According to the WHO, the demands of the ebola outbreak in the hardest hit country of Liberia have now "completely outstripped the government’s and partners’ capacity to respond."
With 14 of the country's 15 counties now reporting confirmed cases, the situation has become dire.
"Of all Ebola-affected countries, Liberia has the highest cumulative number of reported cases and deaths, amounting, on 8 September, to nearly two thousand cases and more than one thousand deaths. The case-fatality rate, at 58%, is also among the highest," the WHO reports.
"Some 152 health care workers have been infected and 79 have died. When the outbreak began, Liberia had only 1 doctor to treat nearly 100,000 people in a total population of 4.4 million people. Every infection or death of a doctor or nurse depletes response capacity significantly."
More than a million people live in Montserrado county, which includes the Liberian capital of Monrovia where people live in teeming slums that have no sanitation, very little running water and virtually no electrical service. The current state of the outbreak is calling for 1,000 beds to be available immediately, but only 240 can be found.
As a result, whole families are driving around in taxis in Monrovia searching for help for their infected family members, but are finding none. They have no choice but to return home where they inevitably infect others. In addition, motorbike-taxis and regular taxis are becoming a hotbed of potential Ebola virus transmission, as these vehicles are never disinfected.
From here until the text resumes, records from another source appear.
`src/rtl/bcd_sseg_display_mux_pkg.sv`:
```
// Shared constants for the BCD seven-segment display driver: FSM encoding,
// blank/dash codes and the active-low digit patterns (bit 7 = dp, 6..0 = g..a).
package bcd_sseg_display_mux_pkg;

  localparam logic [1:0] ST_BLANK = 2'b00;
  localparam logic [1:0] ST_SHOW  = 2'b01;
  localparam logic [1:0] ST_SAT   = 2'b10;

  localparam logic [7:0] SSEG_BLANK = 8'hFF;
  localparam logic [7:0] SSEG_DASH  = 8'hBF;

  localparam logic [7:0] SSEG_D0 = 8'hC0;
  localparam logic [7:0] SSEG_D1 = 8'hF9;
  localparam logic [7:0] SSEG_D2 = 8'hA4;
  localparam logic [7:0] SSEG_D3 = 8'hB0;
  localparam logic [7:0] SSEG_D4 = 8'h99;
  localparam logic [7:0] SSEG_D5 = 8'h92;
  localparam logic [7:0] SSEG_D6 = 8'h82;
  localparam logic [7:0] SSEG_D7 = 8'hF8;
  localparam logic [7:0] SSEG_D8 = 8'h80;
  localparam logic [7:0] SSEG_D9 = 8'h90;

  // 9999 is the saturation value of the upstream Fibonacci datapath.
  function automatic logic is_saturated(input logic [3:0] d3, input logic [3:0] d2,
                                        input logic [3:0] d1, input logic [3:0] d0);
    return (d3 == 4'd9) && (d2 == 4'd9) && (d1 == 4'd9) && (d0 == 4'd9);
  endfunction

endpackage

```
`src/rtl/bcd_sseg_display_mux_bcd_to_sseg.sv`:
```
// Combinational BCD to seven-segment decoder (active-low g..a); nibbles above 9
// decode to a dash.
module bcd_to_sseg
  import bcd_sseg_display_mux_pkg::*;
(
  input  logic [3:0] i_bcd,
  output logic [6:0] o_seg
);

  always_comb begin
    o_seg = SSEG_DASH[6:0];
    case (i_bcd)
      4'd0:    o_seg = SSEG_D0[6:0];
      4'd1:    o_seg = SSEG_D1[6:0];
      4'd2:    o_seg = SSEG_D2[6:0];
      4'd3:    o_seg = SSEG_D3[6:0];
      4'd4:    o_seg = SSEG_D4[6:0];
      4'd5:    o_seg = SSEG_D5[6:0];
      4'd6:    o_seg = SSEG_D6[6:0];
      4'd7:    o_seg = SSEG_D7[6:0];
      4'd8:    o_seg = SSEG_D8[6:0];
      4'd9:    o_seg = SSEG_D9[6:0];
      default: o_seg = SSEG_DASH[6:0];
    endcase
  end

endmodule

```
`src/rtl/bcd_sseg_display_mux.sv`:
```
// Four-digit multiplexed common-anode display driver: latches BCD results,
// optional leading-zero blanking, flashes while showing the 9999 saturation value.
module bcd_sseg_display_mux
  import bcd_sseg_display_mux_pkg::*;
#(
  parameter int REFRESH_BITS = 18,
  parameter int FLASH_BITS   = 26
) (
  input  logic       i_clk,
  input  logic       i_reset_n,
  input  logic       i_load,
  input  logic       i_clear,
  input  logic       i_blank_lz,
  input  logic [3:0] i_bcd3,
  input  logic [3:0] i_bcd2,
  input  logic [3:0] i_bcd1,
  input  logic [3:0] i_bcd0,
  output logic [3:0] o_an,
  output logic [7:0] o_sseg,
  output logic       o_showing
);

  logic [1:0]              r_state;
  logic [3:0][3:0]         r_dig;
  logic [REFRESH_BITS-1:0] r_refresh;
  logic [FLASH_BITS-1:0]   r_flash;
  logic [3:0]              r_an;
  logic [7:0]              r_sseg;

  logic [1:0] w_next_state;
  logic       w_load_sat;
  logic [1:0] w_idx;
  logic [3:0] w_nibble;
  logic [6:0] w_seg;
  logic [3:0] w_lz;
  logic       w_on_phase;
  logic       w_enable;

  assign w_load_sat = is_saturated(i_bcd3, i_bcd2, i_bcd1, i_bcd0);

  // Load beats clear when both strobes land in the same cycle.
  always_comb begin
    w_next_state = r_state;
    if (i_load) begin
      w_next_state = w_load_sat ? ST_SAT : ST_SHOW;
    end else if (i_clear) begin
      w_next_state = ST_BLANK;
    end
  end

  always_ff @(posedge i_clk or negedge i_reset_n) begin
    if (!i_reset_n) begin
      r_state <= ST_BLANK;
      r_dig   <= '0;
    end else begin
      r_state <= w_next_state;
      if (i_load) begin
        r_dig <= {i_bcd3, i_bcd2, i_bcd1, i_bcd0};
      end
    end
  end

  // Flash phase restarts on every entry into SAT, including a repeated 9999 load.
  always_ff @(posedge i_clk or negedge i_reset_n) begin
    if (!i_reset_n) begin
      r_refresh <= '0;
      r_flash   <= '0;
    end else begin
      r_refresh <= r_refresh + 1'b1;
      if (i_load || (w_next_state != ST_SAT)) begin
        r_flash <= '0;
      end else begin
        r_flash <= r_flash + 1'b1;
      end
    end
  end

  assign w_idx    = r_refresh[REFRESH_BITS-1 -: 2];
  assign w_nibble = r_dig[w_idx];

  bcd_to_sseg u_dec (
    .i_bcd (w_nibble),
    .o_seg (w_seg)
  );

  // w_lz[k]: digit k and all higher digits are zero; digit 0 always lights.
  assign w_lz[3] = (r_dig[3] == 4'd0);
  assign w_lz[2] = w_lz[3] && (r_dig[2] == 4'd0);
  assign w_lz[1] = w_lz[2] && (r_dig[1] == 4'd0);
  assign w_lz[0] = 1'b0;

  assign w_on_phase = (r_state == ST_SHOW) ||
                      ((r_state == ST_SAT) && !r_flash[FLASH_BITS-1]);
  assign w_enable   = w_on_phase && !(i_blank_lz && w_lz[w_idx]);

  always_ff @(posedge i_clk or negedge i_reset_n) begin
    if (!i_reset_n) begin
      r_an   <= 4'hF;
      r_sseg <= SSEG_BLANK;
    end else if (w_enable) begin
      r_an   <= ~(4'b0001 << w_idx);
      r_sseg <= {1'b1, w_seg};
    end else begin
      r_an   <= 4'hF;
      r_sseg <= SSEG_BLANK;
    end
  end

  assign o_an      = r_an;
  assign o_sseg    = r_sseg;
  assign o_showing = (r_state == ST_SHOW) || (r_state == ST_SAT);

endmodule

```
The country's health care capacity is simply not up to the task of such a large and deadly outbreak. For instance, the John F Kennedy Medical Center in Monrovia, which was largely destroyed during Liberia’s civil war, remains the country’s only academic referral hospital. According to the WHO, the hospital is plagued by electrical fires and floods, and several medical staff have already died from the disease.
"The fact that early symptoms of Ebola virus disease mimic those of many other common infectious diseases increases the likelihood that Ebola patients will be treated in the same ward as patients suffering from other infections, putting cases and medical staff alike at very high risk of exposure," the WHO warns.
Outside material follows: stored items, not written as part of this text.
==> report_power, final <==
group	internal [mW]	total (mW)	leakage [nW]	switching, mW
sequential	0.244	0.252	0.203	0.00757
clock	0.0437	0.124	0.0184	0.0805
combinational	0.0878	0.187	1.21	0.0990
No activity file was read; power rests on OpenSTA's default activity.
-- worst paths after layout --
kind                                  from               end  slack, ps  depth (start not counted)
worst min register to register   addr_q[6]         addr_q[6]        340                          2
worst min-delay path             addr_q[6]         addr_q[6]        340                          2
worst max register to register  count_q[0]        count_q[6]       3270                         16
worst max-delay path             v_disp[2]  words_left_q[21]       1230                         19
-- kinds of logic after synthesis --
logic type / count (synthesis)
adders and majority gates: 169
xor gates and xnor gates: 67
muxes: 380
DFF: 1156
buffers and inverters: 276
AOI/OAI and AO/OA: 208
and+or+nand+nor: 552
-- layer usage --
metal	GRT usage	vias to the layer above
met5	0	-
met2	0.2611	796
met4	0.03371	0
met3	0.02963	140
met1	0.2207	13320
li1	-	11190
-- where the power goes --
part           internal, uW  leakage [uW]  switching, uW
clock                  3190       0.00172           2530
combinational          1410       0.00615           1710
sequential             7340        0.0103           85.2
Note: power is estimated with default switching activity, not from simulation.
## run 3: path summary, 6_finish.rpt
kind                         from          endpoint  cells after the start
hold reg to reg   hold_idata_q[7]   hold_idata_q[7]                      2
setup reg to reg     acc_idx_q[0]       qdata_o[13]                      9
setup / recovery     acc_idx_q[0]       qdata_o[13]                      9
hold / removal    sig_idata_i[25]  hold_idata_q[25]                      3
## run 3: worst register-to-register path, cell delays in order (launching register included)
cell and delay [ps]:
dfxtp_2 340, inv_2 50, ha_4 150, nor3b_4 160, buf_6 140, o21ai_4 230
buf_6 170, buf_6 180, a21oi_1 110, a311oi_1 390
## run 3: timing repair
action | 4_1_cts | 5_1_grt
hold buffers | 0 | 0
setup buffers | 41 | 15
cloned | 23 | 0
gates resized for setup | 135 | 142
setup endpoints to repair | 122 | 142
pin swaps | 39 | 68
==> src/rtl/rob_complete_arb_pkg.sv <==
// rtl/rob_complete_arb_pkg.sv - shared types for the ROB completion arbiter
//
// Purpose: completion/nuke packet layouts, ROB id width and arbiter sizing.
// Ports: none (package).
package rob_complete_arb_pkg;

    localparam int RB_CMPL_NUM_REQ = 3;
    localparam int RB_CMPL_Q_DEPTH = 2;

    // 16-entry ROB plus one wrap bit, so 0x10 and 0x00 are different ids.
    localparam int ROB_ID_W = 5;

    typedef logic [$clog2(RB_CMPL_NUM_REQ)-1:0] t_cmpl_req_id;
    typedef logic [ROB_ID_W-1:0]                t_rob_id;

    typedef struct packed {
        logic       valid;
        t_rob_id    robid;
        logic       exception;
        logic [3:0] status;
    } t_rob_complete_pkt;

    typedef struct packed {
        logic    valid;
        t_rob_id robid;
    } t_nuke_pkt;

endpackage
$ cat src/rtl/serial_addsub_if.sv
// Request/response bundle for the digit-serial adder/subtractor.
// The master side drives the operands and start; the slave side returns status and result.
interface serial_addsub_if #(
    parameter int WIDTH = 8
);
    logic             start;
    logic             sub;
    logic [WIDTH-1:0] a;
    logic [WIDTH-1:0] b;
    logic             cin;
    logic             busy;
    logic             done;
    logic [WIDTH-1:0] sum;
    logic             cout;
    logic             ovf;

    modport master (
        output start, sub, a, b, cin,
        input  busy, done, sum, cout, ovf
    );

    modport slave (
        input  start, sub, a, b, cin,
        output busy, done, sum, cout, ovf
    );
endinterface

$ cat src/rtl/serial_addsub.sv
// Purpose: WIDTH-bit add/subtract computed DIGIT bits per clock through a registered-carry ripple slice.
// Latency: start accepted at edge k, done pulses and sum/cout/ovf are valid after edge k+WIDTH/DIGIT.
// Backpressure: start is ignored while busy; a start in the done cycle is accepted back-to-back.
module serial_addsub #(
    parameter int WIDTH = 8,
    parameter int DIGIT = 1
) (
    input  logic           clk,
    input  logic           rst_n,
    serial_addsub_if.slave io
);
    localparam int STEPS = WIDTH / DIGIT;
    localparam int CW    = (STEPS > 1) ? $clog2(STEPS) : 1;

    typedef enum logic [1:0] {IDLE, RUN, DONE} state_t;

    state_t           state;
    logic [WIDTH-1:0] a_sr;
    logic [WIDTH-1:0] b_sr;
    logic [WIDTH-1:0] res_sr;
    logic             carry;
    logic             sub_q;
    logic [CW-1:0]    cnt;
    logic             busy_q;
    logic             done_q;
    logic [WIDTH-1:0] sum_q;
    logic             cout_q;
    logic             ovf_q;

    logic [DIGIT-1:0] a_dig;
    logic [DIGIT-1:0] b_dig;
    logic [DIGIT-1:0] dsum;
    logic [DIGIT:0]   cc;
    logic [WIDTH-1:0] res_next;

    // One digit of full adders; cc[DIGIT-1] is the carry into the operand MSB on the last step.
    always_comb begin
        a_dig = a_sr[DIGIT-1:0];
        b_dig = b_sr[DIGIT-1:0] ^ {DIGIT{sub_q}};
        cc    = '0;
        cc[0] = carry;
        dsum  = '0;
        for (int i = 0; i < DIGIT; i++) begin
            dsum[i]  = a_dig[i] ^ b_dig[i] ^ cc[i];
            cc[i+1]  = (a_dig[i] & b_dig[i]) | (cc[i] & (a_dig[i] ^ b_dig[i]));
        end
        res_next = (res_sr >> DIGIT) | (WIDTH'(dsum) << (WIDTH - DIGIT));
    end

    always_ff @(posedge clk or negedge rst_n) begin
        if (!rst_n) begin
            state  <= IDLE;
            a_sr   <= '0;
            b_sr   <= '0;
            res_sr <= '0;
            carry  <= 1'b0;
            sub_q  <= 1'b0;
            cnt    <= '0;
            busy_q <= 1'b0;
            done_q <= 1'b0;
            sum_q  <= '0;
            cout_q <= 1'b0;
            ovf_q  <= 1'b0;
        end else begin
            case (state)
                IDLE, DONE: begin
                    done_q <= 1'b0;
                    if (io.start) begin
                        a_sr   <= io.a;
                        b_sr   <= io.b;
                        sub_q  <= io.sub;
                        // Subtract runs as a + ~b + ~borrow_in.
                        carry  <= io.cin ^ io.sub;
                        cnt    <= '0;
                        busy_q <= 1'b1;
                        state  <= RUN;
                    end else begin
                        state  <= IDLE;
                    end
                end
                RUN: begin
                    a_sr   <= a_sr >> DIGIT;
                    b_sr   <= b_sr >> DIGIT;
                    res_sr <= res_next;
                    carry  <= cc[DIGIT];
                    cnt    <= cnt + 1'b1;
                    if (cnt == CW'(STEPS - 1)) begin
                        sum_q  <= res_next;
                        cout_q <= cc[DIGIT];
                        ovf_q  <= cc[DIGIT] ^ cc[DIGIT-1];
                        busy_q <= 1'b0;
                        done_q <= 1'b1;
                        state  <= DONE;
                    end
                end
                default: begin
                    busy_q <= 1'b0;
                    done_q <= 1'b0;
                    state  <= IDLE;
                end
            endcase
        end
    end

    assign io.busy = busy_q;
    assign io.done = done_q;
    assign io.sum  = sum_q;
    assign io.cout = cout_q;
    assign io.ovf  = ovf_q;
endmodule

$ cat src/flat_wrapper.sv
// flat-port wrapper written by rule: the top's interface ports become plain ports
module serial_addsub_flat 
#(
    parameter int WIDTH = 8,
    parameter int DIGIT = 1
)
  (clk, rst_n, io_start, io_sub, io_a, io_b, io_cin, io_busy, io_done, io_sum, io_cout, io_ovf);
  serial_addsub_if #(.WIDTH(WIDTH)) io_i ();
  input  logic clk;
  input  logic rst_n;
  input wire logic [$bits(io_i.start)-1:0] io_start;
  input wire logic [$bits(io_i.sub)-1:0] io_sub;
  input wire logic [$bits(io_i.a)-1:0] io_a;
  input wire logic [$bits(io_i.b)-1:0] io_b;
  input wire logic [$bits(io_i.cin)-1:0] io_cin;
  output wire logic [$bits(io_i.busy)-1:0] io_busy;
  output wire logic [$bits(io_i.done)-1:0] io_done;
  output wire logic [$bits(io_i.sum)-1:0] io_sum;
  output wire logic [$bits(io_i.cout)-1:0] io_cout;
  output wire logic [$bits(io_i.ovf)-1:0] io_ovf;
  assign io_i.start = io_start;
  assign io_i.sub = io_sub;
  assign io_i.a = io_a;
  assign io_i.b = io_b;
  assign io_i.cin = io_cin;
  assign io_busy = io_i.busy;
  assign io_done = io_i.done;
  assign io_sum = io_i.sum;
  assign io_cout = io_i.cout;
  assign io_ovf = io_i.ovf;
  serial_addsub #(.WIDTH(WIDTH), .DIGIT(DIGIT)) u_core (.clk(clk), .rst_n(rst_n), .io(io_i));
endmodule
===== config.mk =====
export PLATFORM = sky130hd
export DESIGN_NAME = game_ctl_timed
export DESIGN_NICKNAME = d
export VERILOG_FILES = /design/src/rtl/game_ctl_timed.sv
export SDC_FILE = /design/constraint.sdc
export NUM_CORES = 1
export LEC_CHECK = 0
export CORE_MARGIN = 4
export CORE_UTILIZATION = 49
export CTS_BUF_LIST = sky130_fd_sc_hd__clkbuf_8 sky130_fd_sc_hd__clkbuf_16
export CTS_CLUSTER_SIZE = 25
export DETAILED_ROUTE_END_ITERATION = 12
export PLACE_DENSITY_LB_ADDON = 0.1
export SYNTH_ARGS = -nofsm -noshare
export SYNTH_HDL_FRONTEND = slang
export SYNTH_SLANG_ARGS = --single-unit

===== constraint.sdc =====
create_clock -name pclk -period 2.6 [get_ports pclk]
set_clock_uncertainty 0.15 [all_clocks]
set_input_delay 0.52 -clock pclk [delete_from_list [all_inputs] [get_ports pclk]]
set_output_delay 0.52 -clock pclk [all_outputs]
set_load 0.01 [all_outputs]
**config.mk**
```make
export PLATFORM = sky130hd
export DESIGN_NAME = pong_scoreboard
export DESIGN_NICKNAME = d
export VERILOG_FILES = /design/src/rtl/pong_scoreboard.sv
export SDC_FILE = /design/constraint.sdc
export NUM_CORES = 1
export LEC_CHECK = 0
export ABC_CLOCK_PERIOD_IN_PS = 2400
export CORE_UTILIZATION = 46
export CTS_CLUSTER_DIAMETER = 40
export DETAILED_ROUTE_END_ITERATION = 16
export PLACE_DENSITY = 0.7
export SYNTH_ARGS = -nofsm -noshare
export SYNTH_HDL_FRONTEND = slang
export SYNTH_SLANG_ARGS = --single-unit
```
**constraint.sdc**
```tcl
create_clock -name clk -period 2.4 [get_ports clk]
set_input_delay 0.48 -clock clk [delete_from_list [all_inputs] [get_ports clk]]
set_output_delay 0.48 -clock clk [all_outputs]
set_load 0.01 [all_outputs]
```
<file path="src/rtl/led_array_driver_pkg.sv">
// Shared definitions for the LED matrix scan driver.
//   scan_state_t : scan FSM states (BLANK between rows, ACTIVE while a row is lit)
//   DEFAULT_N    : default matrix dimension
//   max_int      : elaboration-time helper for sizing the tick counter
package led_array_pkg;

  localparam int DEFAULT_N = 8;

  typedef enum logic {
    BLANK  = 1'b0,
    ACTIVE = 1'b1
  } scan_state_t;

  function automatic int max_int(input int a, input int b);
    return (a > b) ? a : b;
  endfunction

endpackage

</file>
<file path="src/rtl/led_array_driver_if.sv">
// Bundle between the game/display-divider side and the LED matrix driver.
//   ena        : display tick (pulse or held high)
//   load       : one-cycle request to capture cells
//   cells      : N*N game frame, cell (r,c) at bit r*N+c
//   rows       : one-hot active-high row select
//   cols       : active-low column drive
//   frame_done : one-cycle pulse at the end of the last row's dwell
// master drives the inputs of the driver; slave is the driver itself.
interface led_array_driver_if #(
  parameter int N = led_array_pkg::DEFAULT_N
);
  logic           ena;
  logic           load;
  logic [N*N-1:0] cells;
  logic [N-1:0]   rows;
  logic [N-1:0]   cols;
  logic           frame_done;

  modport master (
    output ena, load, cells,
    input  rows, cols, frame_done
  );

  modport slave (
    input  ena, load, cells,
    output rows, cols, frame_done
  );
endinterface

</file>
<file path="src/rtl/led_array_driver.sv">
// Multiplexed N x N LED matrix driver with double-buffered frames.
// A load captures cells into a shadow buffer; the shadow is promoted to the
// display buffer only at the frame boundary, so a frame is never torn.
// Ports:
//   clk : system clock, rising edge
//   rst : asynchronous active-high reset
//   bus : led_array_driver_if.slave (ena, load, cells in; rows, cols, frame_done out)
//
// state  | meaning
// BLANK  | all rows off, columns dark, for BLANK_TICKS ena ticks
// ACTIVE | row r lit with display columns, for DWELL_TICKS ena ticks
module led_array_driver
  import led_array_pkg::*;
#(
  parameter int N           = DEFAULT_N,
  parameter int BLANK_TICKS = 1,
  parameter int DWELL_TICKS = 4
) (
  input logic           clk,
  input logic           rst,
  led_array_driver_if.slave bus
);

  localparam int CW = $clog2(max_int(BLANK_TICKS, DWELL_TICKS) + 1);
  localparam int RW = (N > 1) ? $clog2(N) : 1;
  localparam logic [CW-1:0] BLANK_LAST = CW'(BLANK_TICKS - 1);
  localparam logic [CW-1:0] DWELL_LAST = CW'(DWELL_TICKS - 1);
  localparam logic [RW-1:0] ROW_LAST   = RW'(N - 1);

  scan_state_t    state_q, state_d;
  logic [RW-1:0]  row_q, row_d;
  logic [CW-1:0]  cnt_q, cnt_d;
  logic           boundary;

  logic [N*N-1:0] shadow_q, shadow_d;
  logic [N*N-1:0] display_q, display_d;
  logic           pending_q, pending_d;

  logic [N-1:0]   rows_q, rows_d;
  logic [N-1:0]   cols_q, cols_d;
  logic           frame_done_q;
  logic [N*N-1:0] row_bits;

  always_ff @(posedge clk or posedge rst) begin
    if (rst) begin
      state_q      <= BLANK;
      row_q        <= '0;
      cnt_q        <= '0;
      shadow_q     <= '0;
      display_q    <= '0;
      pending_q    <= 1'b0;
      rows_q       <= '0;
      cols_q       <= '1;
      frame_done_q <= 1'b0;
    end else begin
      state_q      <= state_d;
      row_q        <= row_d;
      cnt_q        <= cnt_d;
      shadow_q     <= shadow_d;
      display_q    <= display_d;
      pending_q    <= pending_d;
      rows_q       <= rows_d;
      cols_q       <= cols_d;
      frame_done_q <= boundary;
    end
  end

  // Scan sequencing; everything holds on cycles without an ena tick.
  always_comb begin
    state_d  = state_q;
    row_d    = row_q;
    cnt_d    = cnt_q;
    boundary = 1'b0;
    if (bus.ena) begin
      case (state_q)
        BLANK: begin
          if (cnt_q == BLANK_LAST) begin
            state_d = ACTIVE;
            cnt_d   = '0;
          end else begin
            cnt_d = cnt_q + 1'b1;
          end
        end
        ACTIVE: begin
          if (cnt_q == DWELL_LAST) begin
            state_d = BLANK;
            cnt_d   = '0;
            if (row_q == ROW_LAST) begin
              row_d    = '0;
              boundary = 1'b1;
            end else begin
              row_d = row_q + 1'b1;
            end
          end else begin
            cnt_d = cnt_q + 1'b1;
          end
        end
        default: state_d = BLANK;
      endcase
    end
  end

  // Frame buffers. A load landing exactly on the boundary bypasses the
  // shadow so it is shown next frame without leaving a stale pending flag.
  always_comb begin
    shadow_d  = bus.load ? bus.cells : shadow_q;
    display_d = display_q;
    pending_d = pending_q | bus.load;
    if (boundary) begin
      if (bus.load) begin
        display_d = bus.cells;
        pending_d = 1'b0;
      end else if (pending_q) begin
        display_d = shadow_q;
        pending_d = 1'b0;
      end
    end
  end

  // Outputs are computed from next-state values so the registered drive
  // changes on the cycle right after the causing ena edge.
  always_comb begin
    rows_d   = '0;
    cols_d   = '1;
    row_bits = '0;
    if (state_d == ACTIVE) begin
      rows_d   = N'(1) << row_d;
      row_bits = display_d >> (int'(row_d) * N);
      cols_d   = ~row_bits[N-1:0];
    end
  end

  assign bus.rows       = rows_q;
  assign bus.cols       = cols_q;
  assign bus.frame_done = frame_done_q;

endmodule

</file>
<file path="src/flat_wrapper.sv">
// flat-port wrapper written by rule: the top's interface ports become plain ports
module led_array_driver_flat import led_array_pkg::*;
#(
  parameter int N           = DEFAULT_N,
  parameter int BLANK_TICKS = 1,
  parameter int DWELL_TICKS = 4
)
  (clk, rst, bus_ena, bus_load, bus_cells, bus_rows, bus_cols, bus_frame_done);
  led_array_driver_if #(.N(N)) bus_i ();
  input logic clk;
  input logic rst;
  input wire logic [$bits(bus_i.ena)-1:0] bus_ena;
  input wire logic [$bits(bus_i.load)-1:0] bus_load;
  input wire logic [$bits(bus_i.cells)-1:0] bus_cells;
  output wire logic [$bits(bus_i.rows)-1:0] bus_rows;
  output wire logic [$bits(bus_i.cols)-1:0] bus_cols;
  output wire logic [$bits(bus_i.frame_done)-1:0] bus_frame_done;
  assign bus_i.ena = bus_ena;
  assign bus_i.load = bus_load;
  assign bus_i.cells = bus_cells;
  assign bus_rows = bus_i.rows;
  assign bus_cols = bus_i.cols;
  assign bus_frame_done = bus_i.frame_done;
  led_array_driver #(.N(N), .BLANK_TICKS(BLANK_TICKS), .DWELL_TICKS(DWELL_TICKS)) u_core (.clk(clk), .rst(rst), .bus(bus_i));
endmodule
</file>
Those few patients who were taken out of the country and treated at more advanced facilities, such as the two infected American aid workers, have mostly survived the disease.
Another issue concerns the fallout from the outbreak in the form of orphans and recovered patients who have been rejected by families or neighbors and are left wandering around in search of shelter and support.
Sadly, the problem isn't confined to Liberia. Countries such as Guinea and Sierra Leone are also experiencing more and more cases of the deadly hemorrhagic fever and are said to be experiencing a phenomenon never before seen in any previous Ebola outbreak.
"As soon as a new Ebola treatment facility is opened, it immediately fills to overflowing with patients, pointing to a large but previously invisible caseload."
Just how large is this "invisible caseload"? This is particularly concerning because of the many inhabitants of these countries who are relying on witch doctors and native "cures" instead of whatever modern medicine is available to them.
For this reason, WHO Director-General Dr Margaret Chan told agencies and officials last week in New York City and Washington, DC, development partners need to prepare for an “exponential increase” in Ebola cases in countries currently experiencing intense virus transmission.
"Many thousands of new cases are expected in Liberia over the coming 3 weeks," the WHO stated.
"WHO and its Director-General will continue to advocate for more Ebola treatment beds in Liberia and elsewhere, and will hold the world accountable for responding to this dire emergency with its unprecedented dimensions of human suffering."
The CDC is advising people to avoid all nonessential travel to Liberia, Sierra Leone and Guinea and to travel with caution to Nigeria and the Democratic Republic of the Congo, where a small number of cases have recently occurred.